Previous work such as Sahu et al. [1] used GSD as high as 100cm with decent results, on a very similar task as this. On the other hand Horwath et al [2]. mentions improvements in accuracy for high resolution images in electron microscopy images, but not without challenges. The aforementioned task is although not directly transferable to segmenting buildings, as they were looking for very small particles with a radius of circa 4-6 pixels in a 1024x1024 image. E.g a small shed with a size of 1m2 would take up about 20x20 pixels, and most static buildings are bigger than 1m2.

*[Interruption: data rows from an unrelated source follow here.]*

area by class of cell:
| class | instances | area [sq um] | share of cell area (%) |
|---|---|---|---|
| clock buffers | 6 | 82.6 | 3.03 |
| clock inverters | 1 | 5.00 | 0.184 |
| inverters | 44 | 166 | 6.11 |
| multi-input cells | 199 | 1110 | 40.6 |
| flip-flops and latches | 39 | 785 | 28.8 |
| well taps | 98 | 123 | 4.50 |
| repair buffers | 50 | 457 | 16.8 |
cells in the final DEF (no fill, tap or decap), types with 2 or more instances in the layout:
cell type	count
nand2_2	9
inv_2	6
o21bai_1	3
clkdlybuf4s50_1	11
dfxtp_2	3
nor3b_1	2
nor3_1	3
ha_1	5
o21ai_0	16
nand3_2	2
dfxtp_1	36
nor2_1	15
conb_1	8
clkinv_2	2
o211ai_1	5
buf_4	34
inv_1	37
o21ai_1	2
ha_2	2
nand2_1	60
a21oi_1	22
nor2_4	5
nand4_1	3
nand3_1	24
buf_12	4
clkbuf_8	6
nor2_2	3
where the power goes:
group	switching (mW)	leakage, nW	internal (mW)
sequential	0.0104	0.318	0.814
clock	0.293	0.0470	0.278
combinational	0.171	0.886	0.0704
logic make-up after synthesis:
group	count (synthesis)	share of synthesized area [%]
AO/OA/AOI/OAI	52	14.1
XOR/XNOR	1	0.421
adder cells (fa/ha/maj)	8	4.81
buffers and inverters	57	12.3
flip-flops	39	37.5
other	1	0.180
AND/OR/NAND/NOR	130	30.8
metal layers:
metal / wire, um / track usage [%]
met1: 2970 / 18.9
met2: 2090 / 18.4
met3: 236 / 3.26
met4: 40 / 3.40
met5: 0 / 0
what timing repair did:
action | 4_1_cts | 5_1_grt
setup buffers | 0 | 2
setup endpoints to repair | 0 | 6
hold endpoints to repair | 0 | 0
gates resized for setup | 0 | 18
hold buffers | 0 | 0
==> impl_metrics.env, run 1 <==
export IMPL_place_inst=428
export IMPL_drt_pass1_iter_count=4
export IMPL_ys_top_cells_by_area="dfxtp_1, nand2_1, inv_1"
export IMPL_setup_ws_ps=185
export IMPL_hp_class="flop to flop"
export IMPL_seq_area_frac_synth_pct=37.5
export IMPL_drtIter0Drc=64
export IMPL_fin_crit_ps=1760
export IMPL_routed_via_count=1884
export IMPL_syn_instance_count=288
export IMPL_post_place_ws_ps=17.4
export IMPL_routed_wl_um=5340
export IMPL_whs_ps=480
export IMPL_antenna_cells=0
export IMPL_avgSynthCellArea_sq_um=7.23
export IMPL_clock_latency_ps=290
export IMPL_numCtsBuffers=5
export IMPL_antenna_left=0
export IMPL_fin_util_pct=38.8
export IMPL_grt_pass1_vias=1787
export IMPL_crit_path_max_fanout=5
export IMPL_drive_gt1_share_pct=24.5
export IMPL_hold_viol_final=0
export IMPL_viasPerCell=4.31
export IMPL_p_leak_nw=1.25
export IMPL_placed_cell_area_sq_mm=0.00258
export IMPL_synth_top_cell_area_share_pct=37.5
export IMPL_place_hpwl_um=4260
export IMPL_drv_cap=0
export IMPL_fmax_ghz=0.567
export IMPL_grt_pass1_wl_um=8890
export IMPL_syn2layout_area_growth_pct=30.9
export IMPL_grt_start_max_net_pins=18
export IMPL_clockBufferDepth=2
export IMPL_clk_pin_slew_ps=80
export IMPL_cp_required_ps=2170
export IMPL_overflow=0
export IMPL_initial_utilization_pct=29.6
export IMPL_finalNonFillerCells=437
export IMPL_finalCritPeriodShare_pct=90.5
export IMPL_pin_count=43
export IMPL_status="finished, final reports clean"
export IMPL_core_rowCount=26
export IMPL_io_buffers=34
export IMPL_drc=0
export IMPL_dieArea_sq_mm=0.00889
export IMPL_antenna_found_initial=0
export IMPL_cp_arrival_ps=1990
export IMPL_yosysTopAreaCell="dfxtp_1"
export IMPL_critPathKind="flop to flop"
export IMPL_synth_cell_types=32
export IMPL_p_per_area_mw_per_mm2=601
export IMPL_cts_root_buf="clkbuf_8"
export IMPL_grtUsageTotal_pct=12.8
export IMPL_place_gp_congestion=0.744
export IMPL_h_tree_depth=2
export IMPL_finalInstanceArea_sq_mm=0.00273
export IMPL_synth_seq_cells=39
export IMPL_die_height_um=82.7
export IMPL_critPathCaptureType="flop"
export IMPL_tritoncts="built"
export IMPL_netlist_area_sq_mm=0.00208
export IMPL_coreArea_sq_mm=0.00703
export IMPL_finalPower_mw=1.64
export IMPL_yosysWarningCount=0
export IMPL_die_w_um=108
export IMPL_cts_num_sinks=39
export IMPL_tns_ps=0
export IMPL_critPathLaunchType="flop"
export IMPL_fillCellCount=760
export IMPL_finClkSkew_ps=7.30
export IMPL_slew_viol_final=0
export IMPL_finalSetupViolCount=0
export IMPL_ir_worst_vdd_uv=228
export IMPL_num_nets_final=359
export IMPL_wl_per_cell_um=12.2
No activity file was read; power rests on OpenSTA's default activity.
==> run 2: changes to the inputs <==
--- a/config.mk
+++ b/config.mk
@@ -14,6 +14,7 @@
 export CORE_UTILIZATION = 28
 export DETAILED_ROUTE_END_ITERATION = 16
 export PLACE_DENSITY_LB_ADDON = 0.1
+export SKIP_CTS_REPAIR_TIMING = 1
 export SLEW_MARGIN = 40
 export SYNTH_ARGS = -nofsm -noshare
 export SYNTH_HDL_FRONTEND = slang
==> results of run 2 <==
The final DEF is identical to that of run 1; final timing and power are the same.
==> config.mk <==
export PLATFORM = sky130hd
export DESIGN_NAME = seg_scan_decoder_flat
export DESIGN_NICKNAME = d
export VERILOG_FILES = /design/src/rtl/seg_scan_decoder_if.sv /design/src/rtl/seg_scan_decoder.sv /design/src/flat_wrapper.sv
export SDC_FILE = /design/constraint.sdc
export NUM_CORES = 1
export LEC_CHECK = 0
export ABC_AREA = 0
export CAP_MARGIN = 10
export CORE_MARGIN = 1
export CORE_UTILIZATION = 45
export DETAILED_ROUTE_END_ITERATION = 7
export GPL_TIMING_DRIVEN = 0
export PLACE_DENSITY_LB_ADDON = 0.1
export SKIP_CTS_REPAIR_TIMING = 1
export SLEW_MARGIN = 5
export SYNTH_ARGS = -nofsm -noshare
export SYNTH_HDL_FRONTEND = slang
export SYNTH_SLANG_ARGS = --single-unit
export TNS_END_PERCENT = 50
==> constraint.sdc <==
create_clock -name clk -period 3.65 [get_ports clk]
set_input_delay 0.5475 -clock clk [delete_from_list [all_inputs] [get_ports clk]]
set_output_delay 0.5475 -clock clk [all_outputs]
set_load 0.02 [all_outputs]
==> src/rtl/seg_scan_decoder_if.sv <==
// Segment/anode tap and recovered-digit outputs of the scan decoder.
// The master drives the display lines; the slave is the decoder.
interface seg_scan_decoder_if;
  logic [6:0]  nSEG;
  logic [3:0]  nAN;
  logic [15:0] digits;
  logic [3:0]  blank;
  logic        frame_valid;
  logic        err;
  logic        err_sticky;

  modport master (
    output nSEG, nAN,
    input  digits, blank, frame_valid, err, err_sticky
  );

  modport slave (
    input  nSEG, nAN,
    output digits, blank, frame_valid, err, err_sticky
  );
endinterface

==> src/rtl/seg_scan_decoder.sv <==
// Recovers BCD digits from multiplexed active-low 7-segment scan lines.
// A digit commits after STABLE_CYCLES identical single-anode samples.
module seg_scan_decoder #(
  parameter int unsigned STABLE_CYCLES = 4
) (
  input logic               clk,
  input logic               rst,
  seg_scan_decoder_if.slave bus
);
  localparam logic [7:0] ST    = 8'(STABLE_CYCLES);
  localparam logic [7:0] ST_M1 = 8'(STABLE_CYCLES - 1);

  logic [6:0]  nseg_s1_q, nseg_s2_q;
  logic [3:0]  nan_s1_q, nan_s2_q;
  logic [10:0] prev_q;
  logic [7:0]  cnt_q, cnt_d;
  logic [15:0] shadow_q, shadow_d;
  logic [3:0]  sblank_q, sblank_d;
  logic [3:0]  seen_q, seen_d;
  logic [15:0] digits_q, digits_d;
  logic [3:0]  blank_q, blank_d;
  logic        fv_q, fv_d;
  logic        err_q, err_d;
  logic        sticky_q, sticky_d;

  logic [6:0]  seg;
  logic [3:0]  an;
  logic [10:0] samp;
  logic        valid;
  logic [1:0]  idx;
  logic [3:0]  onehot;
  logic        legal;
  logic        is_blank;
  logic [3:0]  code;
  logic        same;
  logic        commit;
  logic        full;

  assign seg  = ~nseg_s2_q;
  assign an   = ~nan_s2_q;
  assign samp = {an, seg};
  assign same = (samp == prev_q);

  always_comb begin
    valid = 1'b1;
    idx   = 2'd0;
    case (an)
      4'b0001: idx = 2'd0;
      4'b0010: idx = 2'd1;
      4'b0100: idx = 2'd2;
      4'b1000: idx = 2'd3;
      default: valid = 1'b0;
    endcase
  end

  assign onehot = 4'b0001 << idx;

  // Lamp test (all segments) falls out as 8.
  always_comb begin
    legal    = 1'b1;
    is_blank = 1'b0;
    code     = 4'd0;
    case (seg)
      7'b1111110: code = 4'd0;
      7'b0110000: code = 4'd1;
      7'b1101101: code = 4'd2;
      7'b1111001: code = 4'd3;
      7'b0110011: code = 4'd4;
      7'b1011011: code = 4'd5;
      7'b1011111: code = 4'd6;
      7'b1110000: code = 4'd7;
      7'b1111111: code = 4'd8;
      7'b1111011: code = 4'd9;
      7'b0000000: is_blank = 1'b1;
      default:    legal = 1'b0;
    endcase
  end

  always_comb begin
    cnt_d = 8'd0;
    if (valid) begin
      if (!same)
        cnt_d = 8'd1;
      else if (cnt_q == ST)
        cnt_d = cnt_q;
      else
        cnt_d = cnt_q + 8'd1;
    end
  end

  assign commit = valid && same && (cnt_q == ST_M1);
  assign full   = ((seen_q | onehot) == 4'hF);

  always_comb begin
    shadow_d = shadow_q;
    sblank_d = sblank_q;
    seen_d   = seen_q;
    digits_d = digits_q;
    blank_d  = blank_q;
    fv_d     = 1'b0;
    err_d    = 1'b0;
    sticky_d = sticky_q;
    if (commit && legal) begin
      shadow_d[{idx, 2'b00} +: 4] = code;
      sblank_d[idx]               = is_blank;
      if (full) begin
        digits_d = shadow_d;
        blank_d  = sblank_d;
        fv_d     = 1'b1;
        seen_d   = 4'h0;
      end else begin
        seen_d = seen_q | onehot;
      end
    end else if (commit) begin
      err_d    = 1'b1;
      sticky_d = 1'b1;
    end
  end

  always_ff @(posedge clk or posedge rst) begin
    if (rst) begin
      nseg_s1_q <= '1;
      nseg_s2_q <= '1;
      nan_s1_q  <= '1;
      nan_s2_q  <= '1;
      prev_q    <= '0;
      cnt_q     <= '0;
      shadow_q  <= '0;
      sblank_q  <= 4'hF;
      seen_q    <= '0;
      digits_q  <= '0;
      blank_q   <= 4'hF;
      fv_q      <= 1'b0;
      err_q     <= 1'b0;
      sticky_q  <= 1'b0;
    end else begin
      nseg_s1_q <= bus.nSEG;
      nseg_s2_q <= nseg_s1_q;
      nan_s1_q  <= bus.nAN;
      nan_s2_q  <= nan_s1_q;
      prev_q    <= samp;
      cnt_q     <= cnt_d;
      shadow_q  <= shadow_d;
      sblank_q  <= sblank_d;
      seen_q    <= seen_d;
      digits_q  <= digits_d;
      blank_q   <= blank_d;
      fv_q      <= fv_d;
      err_q     <= err_d;
      sticky_q  <= sticky_d;
    end
  end

  assign bus.digits      = digits_q;
  assign bus.blank       = blank_q;
  assign bus.frame_valid = fv_q;
  assign bus.err         = err_q;
  assign bus.err_sticky  = sticky_q;
endmodule

==> src/flat_wrapper.sv <==
// flat-port wrapper written by rule: the top's interface ports become plain ports
module seg_scan_decoder_flat 
#(
  parameter int unsigned STABLE_CYCLES = 4
)
  (clk, rst, bus_nSEG, bus_nAN, bus_digits, bus_blank, bus_frame_valid, bus_err, bus_err_sticky);
  seg_scan_decoder_if bus_i ();
  input logic clk;
  input logic rst;
  input wire logic [$bits(bus_i.nSEG)-1:0] bus_nSEG;
  input wire logic [$bits(bus_i.nAN)-1:0] bus_nAN;
  output wire logic [$bits(bus_i.digits)-1:0] bus_digits;
  output wire logic [$bits(bus_i.blank)-1:0] bus_blank;
  output wire logic [$bits(bus_i.frame_valid)-1:0] bus_frame_valid;
  output wire logic [$bits(bus_i.err)-1:0] bus_err;
  output wire logic [$bits(bus_i.err_sticky)-1:0] bus_err_sticky;
  assign bus_i.nSEG = bus_nSEG;
  assign bus_i.nAN = bus_nAN;
  assign bus_digits = bus_i.digits;
  assign bus_blank = bus_i.blank;
  assign bus_frame_valid = bus_i.frame_valid;
  assign bus_err = bus_i.err;
  assign bus_err_sticky = bus_i.err_sticky;
  seg_scan_decoder #(.STABLE_CYCLES(STABLE_CYCLES)) u_core (.clk(clk), .rst(rst), .bus(bus_i));
endmodule
==> Yosys cells after proc, flatten, opt, wreduce, memory -nomap -nowiden <==
Cells that the tools add are included.
{ "totals": {"regBits": 88, "latchBits": 0, "mem_bits_rw": 0, "rom_bits": 0, "input_bits": 13, "out_inout_bits": 23, "memories": 0} }
{ "classes": {"n_addsub": 2, "mul": 0, "div_mod_pow": 0, "magnitude_cmp": 2, "n_eq_ne": 19, "shifts": 3, "n_mux": 17, "bitwise_logic": 4, "reduce_logical": 9} }
{ "ops": {"columns": ["operator", "count"], "rows": [
  ["$eq A7 B7 Y1 const B", 8],
  ["$pmux W4 S9", 1],
  ["$mux W8", 3],
  ["$bwmux W16", 1],
  ["$shift A4 B6 Y16 const A", 1],
  ["$shiftx A4 B6 Y16", 1],
  ["$eq A7 B6 Y1 const B", 2],
  ["$eq A11 B11 Y1", 1],
  ["$reduce_or A11 Y1", 1],
  ["$add A8 B1 Y8 const B", 1],
  ["$eq A4 B4 Y1 const B", 2],
  ["$eq A8 B2 Y1 const B", 1],
  ["$eq A8 B3 Y1 const B", 1],
  ["$mux W1", 8],
  ["$logic_not A7 Y1", 1],
  ["$not A7 Y7", 1],
  ["$neg A4 Y6", 1],
  ["$pmux W2 S3", 1],
  ["$bwmux W4", 1],
  ["$eq A4 B1 Y1 const B", 1],
  ["$eq A4 B2 Y1 const B", 1],
  ["$eq A4 B3 Y1 const B", 1],
  ["$logic_and A1 B1 Y1", 4],
  ["$mux W4", 1],
  ["10 further kinds", 11]
]} }

==> Logic depth before layout (Yosys ltp) <==
Gate-level depths: netlist (run 1).
{ "depth": {"ltp_word": 9, "mapped_depth": 10, "mapped_depth_nobuf": 8} }

==> Worst setup path after synthesis (run 1) <==
OpenSTA, ideal clock, no wires.
{ "synth_timing": {"path_type": "register to register", "start": "reg u_core.nan_s2_q[1]", "end": "reg u_core.digits_q[0], in the netlist u_core.bus.digits[0]", "arrival_time_ns": 2.692, "required_ns": 3.523, "path_slack_ns": 0.831, "stages_incl_launch_ff": 11, "cell_sequence": "dfstp_2 clkbuf_2 xor2_1 nand3_1 inv_1 ha_1 o22ai_1 or3_4 a211oi_4 buf_6 mux2_1"} }
{ "synth_via": {"elab_chain_cells": 8} }
{ "synth_rtl": {"columns": ["item", "line", "rtl"], "rows": [
  ["from (decl)", "seg_scan_decoder.sv:14", "logic [3:0] nan_s1_q, nan_s2_q;"],
  ["from (signal assigned)", "seg_scan_decoder.sv:140", "nan_s2_q <= nan_s1_q;"],
  ["$not A4 Y4 *", "seg_scan_decoder.sv:40", "assign an = ~nan_s2_q;"],
  ["branches (longest 7 deep; another with $neg A4 Y6)", null, null],
  ["to (signal assigned)", "seg_scan_decoder.sv:146", "digits_q <= digits_d;"],
  ["to (decl)", "seg_scan_decoder.sv:20", "logic [15:0] digits_q, digits_d;"]
]} }
Mark *: on every way between the ends.
A chain may end at the register's enable or synchronous reset.

==> Worst setup path in the final report (run 1) <==
{ "layout_timing": {"start": "reg u_core.nan_s2_q[1]", "end": "reg u_core.digits_q[1], in the netlist u_core.bus.digits[1]"} }
Same word-level chain as after synthesis.

==> flow_summary.yaml, run 1 <==
power_and_ir_drop:
  finalPower_mw: 1.870
  power.leakage_nw: 2.081
  peakVddDrop_mv: 0.2038
  power_density_nw_per_um2: 388.4
detailed_routing:
  wl_per_cell_um: 15.62
  drt_iter0_drc: 160
  vias_per_cell: 5.375
  detail_route.drc_violations: 0
  wirelength_mm: 7.746
  firstDrtPassIters: 4
  vias: 2666
  ant_nets: 0
floorplan:
  start_util_pct: 46.56
  pin_count: 36
  coreArea_um2: 8763
  fp-row-count: 34
  die_h_um: 97.22
  die_x_um: 97.22
  fp.dieArea_um2: 9452
yosys:
  synth_flop_cell: "dfrtp_1"
  syn_inst: 336
  async_flop_share_pct: 100.0
  synth.most_common_cell: "dfrtp_1"
  synthesis.nets: 358
  synth_top_area_cell: "dfrtp_1"
  ys_types: 53
  muxShareOfSynthArea_pct: 7.973
  synth_simple_gate_area_share_pct: 11.78
  yosys.area_share.adder_pct: 2.760
  synth_compound_area_share_pct: 12.63
  synth_warnings: 0
  synth_xor_area_share_pct: 4.508
  synth-edff-count: 0
  yosys-top-cells-area: "dfrtp_1 (36%), dfstp_2 (19%), mux2_1 (4.7%), o22ai_1 (4.3%), inv_1 (3.3%)"
  seq_area_frac_synth_pct: 54.89
  syn_area_um2: 4080
  synth_top_family_by_area: "compound AO/OA/AOI/OAI gates"
  synth_common_cells: "dfrtp_1 (58), inv_1 (36), dfstp_2 (30)"
  avgSynthCellArea_um2: 12.14
  ys_ff_latch: 88
  yosysTopAreaCellShare_pct: 35.57
finish:
  nets: 405
  fill_cells: 773
  n_antenna_cell: 0
  fin_cells: 496
  drive_gt1_share_pct: 23.71
  finish.utilization_pct: 54.94
  syn2layout_area_growth_pct: 18.00
min_path:
  hold_class: "reg2reg"
  hold_start: "u_core.nan_s1_q[2]"
cts:
  clkSinkCount: 88
  numCtsBuffers: 9
  root_buffer: "clkbuf_8"
  h-tree-depth: 3
  clkTransAtPathRegs_ns: 0.10
  clk_latency_ns: 0.37
  cts_tree: "yes"
  clock_path_buffers: 2
placed_design:
  dp_hpwl_mm: 5.285
  place_congestion: 0.8030
  dp_cells: 480
  port_buffers: 35
sta:
  post-route-period-util_pct: 91.55
  worst_pin_slew_ns: 0.7251
  fin_crit_ns: 3.341
  drv_slew: 0
  hold_viol: 0
  slew_headroom_pct: 51.66
  setup_viol: 0
  rsz0062_at_grt: "no"
  fmax_mhz: 299.3
  skew_ns: 0.01522
setup_path:
  cp-startpoint: "u_core.nan_s2_q[1]"
  path_max_fanout: 10
  rr_startpoint: "u_core.nan_s2_q[1]"
  worstPathRequired_ns: 3.90
  start_kind: "flop"
  crit_type: "reg2reg"
  crit_path_end_kind: "flop"
  critical_path_arrival_ns: 3.59
global_route:
  grtUsageMet1_pct: 25.51
  grt_max_degree: 53
  grtUsageMet3_pct: 4.388
  first_global_vias: 2640
  grt_util_met2_pct: 26.60
  grtUsageTotal_pct: 17.88
  grt-ovfl-total: 0
  antenna_found_initial: 0
  top_usage_layer: "met2"
  grt_pass1_wl_mm: 13.26
status:
  run_status: "completed"
flow_run:
  maxCapViolCount: 0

Another point is that the network will run on a drone with limited computational resources. Floating-point operations are not free and unlimited. For this reason images with a GSD of 20 will suffice as a start, and if need be, access to higher resolution images is possible. As previously mentioned, images captured with a drone might also be added due to the lacking environmental variance that the images from Kartverket have. These will have almost the same GSD calculated above as the drone that will be used is a DJI Mavic Pro.
50 Gb of raster maps have been ordered, and the dataset will be adapted and updated continuously until adequate results on real drone photos have been produced by a potential network. With this in mind, the test-set will mostly contain drone footage as this is what the network will process when the framework is in production. The first version of the dataset is hopefully finished by the end of next week. The complete version, however, will not be ready until enough environmental variance is captured, and to no one’s surprise, time nor weather can be controlled.
[1] M. Sahu and A. Ohri, “VECTOR MAP GENERATION FROM AERIAL IMAGERY USING DEEP LEARNING,” ISPRS Annals of Photogrammetry, Remote Sensing and Spatial Information Sciences, vols. IV-2/W5, no. 2/W5, pp. 157–162, May 2019, doi: 10.5194/isprs-annals-IV-2-W5-157-2019.
[2] J. P. Horwath, D. N. Zakharov, R. Mégret, and E. A. Stach, “Understanding important features of deep learning models for segmentation of high-resolution transmission electron microscopy images,” npj Computational Materials, vol. 6, no. 1, Dec. 2020, doi: 10.1038/s41524-020-00363-x.